◆ What is needed: Would you return exactly the lines running from the one with "export ABC_CLOCK_PERIOD_IN_PS = 2700" to the bottom of the listing below, and no others?

◆ Supplied material:
--- config.mk ---
export PLATFORM = sky130hd
export DESIGN_NAME = fifo_rptr_empty
export DESIGN_NICKNAME = d
export VERILOG_FILES = /design/src/rtl/fifo_pkg.sv /design/src/rtl/fifo_rptr_empty.sv
export SDC_FILE = /design/constraint.sdc
export NUM_CORES = 1
export LEC_CHECK = 0
export ABC_CLOCK_PERIOD_IN_PS = 2700
export CAP_MARGIN = 10
export CORE_UTILIZATION = 35
export DETAILED_ROUTE_END_ITERATION = 8
export PLACE_DENSITY = 0.65
export SYNTH_ARGS = -nofsm -noshare
export SYNTH_HDL_FRONTEND = slang
export SYNTH_SLANG_ARGS = --single-unit
--- constraint.sdc ---
create_clock -name rclk -period 2.7 [get_ports rclk]
set_input_delay 0.405 -clock rclk [delete_from_list [all_inputs] [get_ports rclk]]
set_output_delay 0.405 -clock rclk [all_outputs]
set_load 0.03 [all_outputs]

◆ Final answer:
export ABC_CLOCK_PERIOD_IN_PS = 2700
export CAP_MARGIN = 10
export CORE_UTILIZATION = 35
export DETAILED_ROUTE_END_ITERATION = 8
export PLACE_DENSITY = 0.65
export SYNTH_ARGS = -nofsm -noshare
export SYNTH_HDL_FRONTEND = slang
export SYNTH_SLANG_ARGS = --single-unit
--- constraint.sdc ---
create_clock -name rclk -period 2.7 [get_ports rclk]
set_input_delay 0.405 -clock rclk [delete_from_list [all_inputs] [get_ports rclk]]
set_output_delay 0.405 -clock rclk [all_outputs]
set_load 0.03 [all_outputs]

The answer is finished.